What is needed
Find the word "stage" below. Copy each line that has it.

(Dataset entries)
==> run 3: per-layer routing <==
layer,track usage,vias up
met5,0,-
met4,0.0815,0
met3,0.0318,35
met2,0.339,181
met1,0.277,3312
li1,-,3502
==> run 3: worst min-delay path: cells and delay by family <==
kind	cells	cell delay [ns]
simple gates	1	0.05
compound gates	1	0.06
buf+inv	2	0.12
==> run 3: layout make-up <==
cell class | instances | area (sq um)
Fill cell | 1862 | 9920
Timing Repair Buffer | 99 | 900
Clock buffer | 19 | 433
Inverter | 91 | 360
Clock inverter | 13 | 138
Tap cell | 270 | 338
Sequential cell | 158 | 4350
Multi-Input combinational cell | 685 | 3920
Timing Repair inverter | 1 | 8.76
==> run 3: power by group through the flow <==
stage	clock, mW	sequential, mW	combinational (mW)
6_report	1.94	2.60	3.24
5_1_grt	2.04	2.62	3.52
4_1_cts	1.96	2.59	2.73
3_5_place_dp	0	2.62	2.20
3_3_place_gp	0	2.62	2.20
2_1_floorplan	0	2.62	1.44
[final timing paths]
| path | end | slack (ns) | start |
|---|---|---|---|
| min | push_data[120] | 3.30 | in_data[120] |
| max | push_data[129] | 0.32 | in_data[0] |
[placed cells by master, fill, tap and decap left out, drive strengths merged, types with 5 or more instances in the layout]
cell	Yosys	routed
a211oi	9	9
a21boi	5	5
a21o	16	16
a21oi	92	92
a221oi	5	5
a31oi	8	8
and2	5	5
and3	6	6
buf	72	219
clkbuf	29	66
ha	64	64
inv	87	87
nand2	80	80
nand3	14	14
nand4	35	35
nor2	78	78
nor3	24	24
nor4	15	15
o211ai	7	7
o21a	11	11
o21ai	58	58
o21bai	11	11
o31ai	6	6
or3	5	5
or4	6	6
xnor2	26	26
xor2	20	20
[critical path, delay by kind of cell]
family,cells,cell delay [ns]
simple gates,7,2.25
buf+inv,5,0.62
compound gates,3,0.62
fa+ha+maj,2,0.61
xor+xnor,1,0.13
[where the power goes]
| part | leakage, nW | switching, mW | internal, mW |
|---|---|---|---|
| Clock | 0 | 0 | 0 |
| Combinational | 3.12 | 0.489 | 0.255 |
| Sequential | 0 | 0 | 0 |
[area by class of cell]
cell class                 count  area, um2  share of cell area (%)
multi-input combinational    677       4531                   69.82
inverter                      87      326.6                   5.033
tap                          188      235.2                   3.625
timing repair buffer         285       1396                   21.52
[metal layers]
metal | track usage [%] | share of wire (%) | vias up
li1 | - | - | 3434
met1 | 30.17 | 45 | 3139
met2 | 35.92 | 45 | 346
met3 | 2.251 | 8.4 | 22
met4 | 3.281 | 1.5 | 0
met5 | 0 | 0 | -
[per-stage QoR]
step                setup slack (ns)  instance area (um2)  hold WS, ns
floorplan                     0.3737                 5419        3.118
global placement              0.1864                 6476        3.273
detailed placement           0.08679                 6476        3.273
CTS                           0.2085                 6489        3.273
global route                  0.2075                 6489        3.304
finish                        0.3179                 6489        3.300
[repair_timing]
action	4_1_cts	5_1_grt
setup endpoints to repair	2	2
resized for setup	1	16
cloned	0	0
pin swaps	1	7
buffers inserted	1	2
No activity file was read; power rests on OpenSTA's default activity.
--- config.mk ---
export PLATFORM = sky130hd
export DESIGN_NAME = xsr_queue
export DESIGN_NICKNAME = d
export VERILOG_FILES = /design/src/rtl/xsr_pkg.sv /design/src/rtl/xsr_queue.sv
export SDC_FILE = /design/constraint.sdc
export NUM_CORES = 1
export LEC_CHECK = 0
export ABC_AREA = 1
export BUFFER_PORTS_ARGS = -buffer_cell sky130_fd_sc_hd__buf_2
export CELL_PAD_IN_SITES_DETAIL_PLACEMENT = 1
export CELL_PAD_IN_SITES_GLOBAL_PLACEMENT = 1
export CORE_ASPECT_RATIO = 1.1
export CORE_UTILIZATION = 44
export CTS_BUF_LIST = sky130_fd_sc_hd__clkbuf_4 sky130_fd_sc_hd__clkbuf_8
export CTS_CLUSTER_DIAMETER = 40
export DETAILED_ROUTE_END_ITERATION = 8
export PLACE_DENSITY = 0.85
export SLEW_MARGIN = 10
export SYNTH_ARGS = -nofsm -noshare
export SYNTH_HDL_FRONTEND = slang
export SYNTH_SLANG_ARGS = --single-unit
--- constraint.sdc ---
create_clock -name clk -period 7.2 [get_ports clk]
set_input_delay 0.36 -clock clk [delete_from_list [all_inputs] [get_ports clk]]
set_output_delay 0.36 -clock clk [all_outputs]
set_load 0.02 [all_outputs]
File: src/rtl/assert_macros.svh
// Assertion macros for the filter weight top level.
`ifndef ASSERT_MACROS_SVH
`define ASSERT_MACROS_SVH
`ifndef NO_ASSERTIONS
// Same-cycle implication check.
`define ASSERT_IMPL(label, clk, rst, ante, cons, msg) \
   label: assert property (@(posedge clk) disable iff (rst) (ante) |-> (cons)) else $error(msg);
// Next-cycle implication check.
`define ASSERT_NEXT(label, clk, rst, ante, cons, msg) \
   label: assert property (@(posedge clk) disable iff (rst) (ante) |=> (cons)) else $error(msg);
`else
`define ASSERT_IMPL(label, clk, rst, ante, cons, msg)
`define ASSERT_NEXT(label, clk, rst, ante, cons, msg)
`endif
`endif

File: src/rtl/lsf_pkg.sv
// Shared types, constants and helpers of the filter weight datapath.
`timescale 1ns / 1ps
package lsf_pkg;
   localparam int ARG_W     = 21;
   localparam int DEN_W     = 39;
   localparam int REM_W     = 40;
   localparam int DIV_STEPS = 30;
   localparam int SINC_LAT  = 10 + DIV_STEPS;
   localparam int LANE_LAT  = SINC_LAT + 5;
   localparam int MERGE_LAT = 2;

   localparam logic [30:0] ONE_Q30 = 31'h4000_0000;
   localparam logic [17:0] PI_Q16  = 18'd205887;
   localparam logic [30:0] C11     = 31'd3864;
   localparam logic [30:0] HORNER_C [0:4] = '{
      31'd172272, 31'd5026995, 31'd85569306, 31'd693598668, 31'd1686629713
   };

   typedef enum logic [1:0] {
      REG_INV_X = 2'd0,
      REG_INV_Y = 2'd1,
      REG_TAU   = 2'd2
   } reg_index_type;

   // Sign-magnitude Q30 factor; neg is never set on a zero magnitude.
   typedef struct packed {
      logic        neg;
      logic [30:0] mag;
   } factor_type;

   // Unsigned Q30 product, truncated.
   function automatic logic [30:0] q30mul(input logic [30:0] a, input logic [30:0] b);
      logic [61:0] p;
      p = {31'd0, a} * {31'd0, b};
      return p[60:30];
   endfunction
endpackage
[config.mk]
export PLATFORM = sky130hd
export DESIGN_NAME = fall_recovery_sequencer
export DESIGN_NICKNAME = d
export VERILOG_FILES = /design/src/hw/rtl/frs_pkg.sv /design/src/hw/rtl/fall_recovery_sequencer.sv
export SDC_FILE = /design/constraint.sdc
export NUM_CORES = 1
export LEC_CHECK = 0
export CORE_UTILIZATION = 38
export CTS_CLUSTER_DIAMETER = 50
export DETAILED_ROUTE_END_ITERATION = 8
export DONT_BUFFER_PORTS = 1
export PLACE_DENSITY = 0.58
export SLEW_MARGIN = 20
export SYNTH_ARGS = -nofsm -noshare
export SYNTH_HDL_FRONTEND = slang
export SYNTH_SLANG_ARGS = --single-unit
export TNS_END_PERCENT = 50
[constraint.sdc]
create_clock -name clk -period 5.9 [get_ports clk]
set_clock_uncertainty 0.15 [all_clocks]
set_input_delay 1.18 -clock clk [delete_from_list [all_inputs] [get_ports clk]]
set_output_delay 1.18 -clock clk [all_outputs]
set_load 0.05 [all_outputs]
[src/hw/rtl/frs_pkg.sv]
`timescale 1ns / 1ps
// ----------------------------------------------------------------------------
// frs_pkg: shared definitions for the fall recovery sequencer
// Phase, action and register index codes, field widths and reset defaults.
// ----------------------------------------------------------------------------
package frs_pkg;

    localparam int unsigned MaxAttemptsDef = 3;

    localparam int unsigned CfgIdxW  = 3;
    localparam int unsigned CfgDataW = 16;
    localparam int unsigned DriveW   = 15;
    localparam int unsigned TimeW    = 32;
    localparam int unsigned MsW      = 16;
    localparam int unsigned AttW     = 4;
    localparam int unsigned PhaseW   = 3;

    typedef enum logic [PhaseW-1:0] {
        PhSettle    = 3'd0,
        PhWindup    = 3'd1,
        PhKick      = 3'd2,
        PhCoast     = 3'd3,
        PhDone      = 3'd4,
        PhExhausted = 3'd5
    } phase_t;

    typedef enum logic [1:0] {
        ActTick  = 2'd0,
        ActBegin = 2'd1,
        ActRetry = 2'd2,
        ActAbort = 2'd3
    } action_t;

    typedef enum logic [CfgIdxW-1:0] {
        RegSettledRateLimit = 3'd0,
        RegSettleHoldTime   = 3'd1,
        RegWindupDrive      = 3'd2,
        RegWindupTime       = 3'd3,
        RegKickDrive        = 3'd4,
        RegKickTime         = 3'd5,
        RegCoastTime        = 3'd6,
        RegRetryDelay       = 3'd7
    } cfg_idx_t;

    // Register reset values
    localparam logic [DriveW-1:0] SettledRateLimitRst = 15'd80;
    localparam logic [MsW-1:0]    SettleHoldTimeRst   = 16'd300;
    localparam logic [DriveW-1:0] WindupDriveRst      = 15'd13107;
    localparam logic [MsW-1:0]    WindupTimeRst       = 16'd150;
    localparam logic [DriveW-1:0] KickDriveRst        = 15'd32767;
    localparam logic [MsW-1:0]    KickTimeRst         = 16'd200;
    localparam logic [MsW-1:0]    CoastTimeRst        = 16'd400;
    localparam logic [MsW-1:0]    RetryDelayRst       = 16'd500;

    localparam logic [AttW-1:0] AttMax = 4'd15;

endpackage
### config.mk
export PLATFORM = sky130hd
export DESIGN_NAME = pcsp_front
export DESIGN_NICKNAME = d
export VERILOG_FILES = /design/src/sv/pcsp_pkg.sv /design/src/sv/pcsp_front.sv
export SDC_FILE = /design/constraint.sdc
export NUM_CORES = 1
export LEC_CHECK = 0
export ABC_AREA = 1
export BUFFER_PORTS_ARGS = -buffer_cell sky130_fd_sc_hd__buf_2
export CAP_MARGIN = 20
export CORE_AREA = 2 2 105 107
export DETAILED_ROUTE_END_ITERATION = 12
export DIE_AREA = 0 0 107 109
export PLACE_DENSITY_LB_ADDON = 0.25
export SETUP_SLACK_MARGIN = 0.05
export SYNTH_ARGS = -nofsm -noshare
export SYNTH_HDL_FRONTEND = slang
export SYNTH_SLANG_ARGS = --single-unit
### constraint.sdc
create_clock -name vclk -period 0.8
set_input_delay 0.04 -clock vclk [all_inputs]
set_output_delay 0.04 -clock vclk [all_outputs]
set_load 0.02 [all_outputs]
### src/sv/pcsp_pkg.sv
// Shared types and constants for the PC-indexed stride prefetcher.
// No dependencies; imported by every module of the block.
package pcsp_pkg;

    localparam int unsigned TABLE_ENTRIES_DEFAULT = 256;
    localparam int unsigned QUEUE_DEPTH           = 4;
    localparam int unsigned QUEUE_PTR_W           = $clog2(QUEUE_DEPTH);

    localparam logic [3:0] LINE_LOG2_RESET = 4'd6;
    localparam logic [1:0] CONF_MAX        = 2'd3;
    localparam logic [1:0] CONF_ISSUE      = 2'd1;

    // One classified access on its way from the front to the back.
    typedef struct packed {
        logic [63:0] pc;
        logic [63:0] line;
        logic        missed;
    } access_t;

    // One table entry as it sits in the table memory.
    typedef struct packed {
        logic        valid;
        logic [63:0] tag_pc;
        logic [63:0] prev_line;
        logic [63:0] stride;
        logic [1:0]  confidence;
    } entry_t;

    // Status that the back reports to the front.
    typedef struct packed {
        logic clearing;
    } back_status_t;

endpackage

### src/sv/pcsp_front.sv
// Front of the prefetcher: takes accesses, drops prefetch accesses and
// reduces the byte address to a line number. Depends on pcsp_pkg.
module pcsp_front (
    input  logic                  s_axis_tvalid,
    output logic                  s_axis_tready,
    input  logic [127:0]          s_axis_tdata,
    input  logic [1:0]            s_axis_tuser,
    input  logic [3:0]            line_size_log2,
    input  pcsp_pkg::back_status_t back_status,
    input  logic                  queue_full,
    output logic                  push,
    output pcsp_pkg::access_t     push_data
);
    import pcsp_pkg::*;

    logic [63:0] access_pc;
    logic [63:0] access_addr;
    logic        missed;
    logic        is_prefetch;

    assign access_pc   = s_axis_tdata[63:0];
    assign access_addr = s_axis_tdata[127:64];
    assign missed      = s_axis_tuser[0];
    assign is_prefetch = s_axis_tuser[1];

    // Nothing is taken while the table is being cleared after reset.
    assign s_axis_tready = !queue_full && !back_status.clearing;

    // Prefetch accesses complete their transfer but never reach the table.
    assign push = s_axis_tvalid && s_axis_tready && !is_prefetch;

    assign push_data.pc     = access_pc;
    assign push_data.line   = access_addr >> line_size_log2;
    assign push_data.missed = missed;

endmodule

Problem solution
stage	clock, mW	sequential, mW	combinational (mW)
[per-stage QoR]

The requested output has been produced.